Sparse Autoencoders Trained on the Same Data Learn Different Features
Gonçalo Paulo, Nora Belrose
TL;DR
This work interrogates whether Sparse Autoencoders trained on identical data but with different random seeds converge on the same features. By aligning latent spaces with the Hungarian algorithm and assessing encoder/decoder cosine similarity, it reveals substantial seed-dependent divergence, even in large models where only a minority of features are shared. The study further shows that many seed-specific latents remain interpretable, and that seed-dependence persists across models, datasets, and hyperparameters, challenging the notion of a universal feature set. The findings advocate viewing SAE features as a pragmatic, hierarchical decomposition of activation space rather than an exhaustive catalog of model-used features, illuminating the nuanced landscape of mechanistic interpretability.
Abstract
Sparse autoencoders (SAEs) are a useful tool for uncovering human-interpretable features in the activations of large language models (LLMs).
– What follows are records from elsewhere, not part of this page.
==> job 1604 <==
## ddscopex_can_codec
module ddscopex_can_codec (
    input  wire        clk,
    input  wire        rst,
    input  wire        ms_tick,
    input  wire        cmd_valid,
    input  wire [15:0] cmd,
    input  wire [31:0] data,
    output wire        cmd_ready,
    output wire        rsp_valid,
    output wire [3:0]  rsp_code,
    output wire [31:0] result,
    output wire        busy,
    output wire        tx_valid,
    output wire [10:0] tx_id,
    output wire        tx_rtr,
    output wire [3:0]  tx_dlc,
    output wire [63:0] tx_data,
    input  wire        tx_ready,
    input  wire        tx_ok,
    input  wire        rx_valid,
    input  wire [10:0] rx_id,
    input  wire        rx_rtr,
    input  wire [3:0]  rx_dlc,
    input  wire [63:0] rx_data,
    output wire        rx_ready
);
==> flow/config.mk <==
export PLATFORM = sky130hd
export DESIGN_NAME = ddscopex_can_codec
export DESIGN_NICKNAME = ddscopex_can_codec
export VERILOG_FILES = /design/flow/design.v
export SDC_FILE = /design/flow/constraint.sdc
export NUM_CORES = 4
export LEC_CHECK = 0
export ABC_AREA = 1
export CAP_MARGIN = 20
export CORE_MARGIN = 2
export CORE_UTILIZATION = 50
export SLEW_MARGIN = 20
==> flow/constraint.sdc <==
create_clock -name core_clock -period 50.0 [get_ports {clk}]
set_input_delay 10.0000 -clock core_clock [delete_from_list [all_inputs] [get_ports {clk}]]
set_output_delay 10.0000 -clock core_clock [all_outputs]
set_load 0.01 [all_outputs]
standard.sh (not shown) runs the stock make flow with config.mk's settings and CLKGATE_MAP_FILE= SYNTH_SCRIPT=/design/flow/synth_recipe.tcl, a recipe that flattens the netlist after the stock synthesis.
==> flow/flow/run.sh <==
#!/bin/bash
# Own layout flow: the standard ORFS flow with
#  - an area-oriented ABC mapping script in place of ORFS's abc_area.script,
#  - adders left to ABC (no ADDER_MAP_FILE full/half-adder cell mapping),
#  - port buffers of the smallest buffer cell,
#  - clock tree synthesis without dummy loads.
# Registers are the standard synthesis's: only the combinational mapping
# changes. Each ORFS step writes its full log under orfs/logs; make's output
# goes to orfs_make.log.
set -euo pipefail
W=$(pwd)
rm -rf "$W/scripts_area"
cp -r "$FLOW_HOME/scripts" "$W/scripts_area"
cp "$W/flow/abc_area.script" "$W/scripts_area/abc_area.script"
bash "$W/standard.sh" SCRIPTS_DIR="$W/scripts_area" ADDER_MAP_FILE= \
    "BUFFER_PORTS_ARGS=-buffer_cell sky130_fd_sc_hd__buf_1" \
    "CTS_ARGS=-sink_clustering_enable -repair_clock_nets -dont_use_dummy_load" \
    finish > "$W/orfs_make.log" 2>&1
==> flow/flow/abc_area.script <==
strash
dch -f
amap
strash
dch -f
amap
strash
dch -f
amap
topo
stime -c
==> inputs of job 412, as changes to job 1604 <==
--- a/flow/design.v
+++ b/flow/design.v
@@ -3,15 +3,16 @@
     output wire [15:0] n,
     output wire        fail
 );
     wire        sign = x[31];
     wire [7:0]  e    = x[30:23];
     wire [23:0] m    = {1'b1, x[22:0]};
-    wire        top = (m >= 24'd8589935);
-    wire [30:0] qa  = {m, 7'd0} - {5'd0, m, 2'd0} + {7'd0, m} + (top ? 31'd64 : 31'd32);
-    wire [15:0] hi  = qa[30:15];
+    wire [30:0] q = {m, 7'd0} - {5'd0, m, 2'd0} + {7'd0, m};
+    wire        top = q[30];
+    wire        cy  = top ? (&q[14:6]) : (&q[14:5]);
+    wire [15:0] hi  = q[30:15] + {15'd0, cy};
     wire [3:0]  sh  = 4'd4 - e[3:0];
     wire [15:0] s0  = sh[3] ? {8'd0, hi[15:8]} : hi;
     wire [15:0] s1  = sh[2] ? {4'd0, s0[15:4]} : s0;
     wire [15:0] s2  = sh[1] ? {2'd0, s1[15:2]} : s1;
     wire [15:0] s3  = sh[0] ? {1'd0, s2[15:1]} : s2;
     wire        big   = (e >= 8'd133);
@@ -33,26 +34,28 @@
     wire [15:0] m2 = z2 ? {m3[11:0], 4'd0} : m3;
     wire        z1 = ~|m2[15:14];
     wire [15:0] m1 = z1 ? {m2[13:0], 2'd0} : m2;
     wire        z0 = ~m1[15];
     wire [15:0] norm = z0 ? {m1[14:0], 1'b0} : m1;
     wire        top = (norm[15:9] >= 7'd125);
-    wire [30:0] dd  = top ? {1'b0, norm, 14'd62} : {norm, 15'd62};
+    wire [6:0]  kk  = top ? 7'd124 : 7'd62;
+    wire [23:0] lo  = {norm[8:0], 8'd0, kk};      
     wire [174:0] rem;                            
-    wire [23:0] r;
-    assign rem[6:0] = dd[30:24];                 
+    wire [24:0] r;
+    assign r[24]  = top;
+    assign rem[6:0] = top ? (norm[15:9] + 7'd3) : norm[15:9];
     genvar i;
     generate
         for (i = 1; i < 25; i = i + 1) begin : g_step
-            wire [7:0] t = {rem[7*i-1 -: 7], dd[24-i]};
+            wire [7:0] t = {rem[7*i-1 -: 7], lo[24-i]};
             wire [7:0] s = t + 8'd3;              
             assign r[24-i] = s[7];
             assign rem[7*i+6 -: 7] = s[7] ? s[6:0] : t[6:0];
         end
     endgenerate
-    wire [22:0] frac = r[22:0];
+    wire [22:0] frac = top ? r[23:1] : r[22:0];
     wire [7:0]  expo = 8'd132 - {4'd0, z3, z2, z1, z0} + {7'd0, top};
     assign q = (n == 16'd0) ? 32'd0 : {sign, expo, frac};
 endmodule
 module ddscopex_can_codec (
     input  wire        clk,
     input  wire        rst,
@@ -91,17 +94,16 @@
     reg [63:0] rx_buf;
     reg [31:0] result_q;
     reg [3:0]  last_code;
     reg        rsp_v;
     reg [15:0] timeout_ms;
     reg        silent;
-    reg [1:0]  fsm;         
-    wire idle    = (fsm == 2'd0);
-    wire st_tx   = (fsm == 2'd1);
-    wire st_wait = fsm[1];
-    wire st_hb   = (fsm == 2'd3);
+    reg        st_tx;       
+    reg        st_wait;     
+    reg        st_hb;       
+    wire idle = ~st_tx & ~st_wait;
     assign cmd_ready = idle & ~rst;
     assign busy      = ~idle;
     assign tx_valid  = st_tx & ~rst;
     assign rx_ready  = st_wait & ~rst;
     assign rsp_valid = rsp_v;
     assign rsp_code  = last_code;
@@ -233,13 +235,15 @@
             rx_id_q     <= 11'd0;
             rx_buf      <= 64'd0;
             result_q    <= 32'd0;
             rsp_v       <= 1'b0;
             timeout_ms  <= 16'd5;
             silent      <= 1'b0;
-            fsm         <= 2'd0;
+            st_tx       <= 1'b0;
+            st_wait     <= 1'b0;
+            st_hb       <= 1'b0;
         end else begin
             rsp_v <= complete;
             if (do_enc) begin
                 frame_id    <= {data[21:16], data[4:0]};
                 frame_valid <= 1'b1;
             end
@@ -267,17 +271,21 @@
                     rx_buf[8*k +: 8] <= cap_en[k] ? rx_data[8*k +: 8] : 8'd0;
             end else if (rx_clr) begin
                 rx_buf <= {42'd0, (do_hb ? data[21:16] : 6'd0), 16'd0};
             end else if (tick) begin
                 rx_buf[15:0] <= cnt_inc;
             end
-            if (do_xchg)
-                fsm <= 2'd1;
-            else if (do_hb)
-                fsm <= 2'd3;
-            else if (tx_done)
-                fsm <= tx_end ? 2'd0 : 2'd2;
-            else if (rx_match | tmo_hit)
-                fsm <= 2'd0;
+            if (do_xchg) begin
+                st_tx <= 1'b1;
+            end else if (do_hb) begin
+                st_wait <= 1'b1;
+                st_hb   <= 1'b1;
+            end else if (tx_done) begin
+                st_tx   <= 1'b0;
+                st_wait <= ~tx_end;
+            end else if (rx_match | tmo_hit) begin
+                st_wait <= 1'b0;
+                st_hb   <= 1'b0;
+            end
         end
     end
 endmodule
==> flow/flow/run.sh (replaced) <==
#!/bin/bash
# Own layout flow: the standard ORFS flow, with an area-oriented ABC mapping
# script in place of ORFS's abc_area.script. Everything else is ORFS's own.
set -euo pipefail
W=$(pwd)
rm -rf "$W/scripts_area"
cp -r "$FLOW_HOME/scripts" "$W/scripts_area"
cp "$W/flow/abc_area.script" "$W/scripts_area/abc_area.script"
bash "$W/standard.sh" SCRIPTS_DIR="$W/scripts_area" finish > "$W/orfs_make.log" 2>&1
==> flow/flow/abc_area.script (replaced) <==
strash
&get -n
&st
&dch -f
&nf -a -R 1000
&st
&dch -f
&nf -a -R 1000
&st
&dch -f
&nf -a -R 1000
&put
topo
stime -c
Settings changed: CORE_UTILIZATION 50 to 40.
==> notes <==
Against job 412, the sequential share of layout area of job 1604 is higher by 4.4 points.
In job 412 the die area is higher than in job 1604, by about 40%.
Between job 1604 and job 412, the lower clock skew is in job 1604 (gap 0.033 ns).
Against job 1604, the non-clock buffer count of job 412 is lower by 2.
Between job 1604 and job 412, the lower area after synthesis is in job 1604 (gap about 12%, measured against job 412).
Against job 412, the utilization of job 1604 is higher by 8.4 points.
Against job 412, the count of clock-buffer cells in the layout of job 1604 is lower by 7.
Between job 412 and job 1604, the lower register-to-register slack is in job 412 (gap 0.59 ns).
While some expect SAEs to find the true underlying features used by a model, our research shows that SAEs trained on the same model and data, differing only in the random seed used to initialize their weights, identify different sets of features. For example, in an SAE with 131K latents trained on a feedforward network in Llama 3 8B, only 30% of the features were shared across different seeds. We observed this phenomenon across multiple layers of three different LLMs, two datasets, and several SAE architectures. While ReLU SAEs trained with the L1 sparsity loss showed greater stability across seeds, SAEs using the state-of-the-art TopK activation function were more seed-dependent, even when controlling for the level of sparsity. Our results suggest that the set of features uncovered by an SAE should be viewed as a pragmatically useful decomposition of activation space, rather than an exhaustive and universal list of features "truly used" by the model.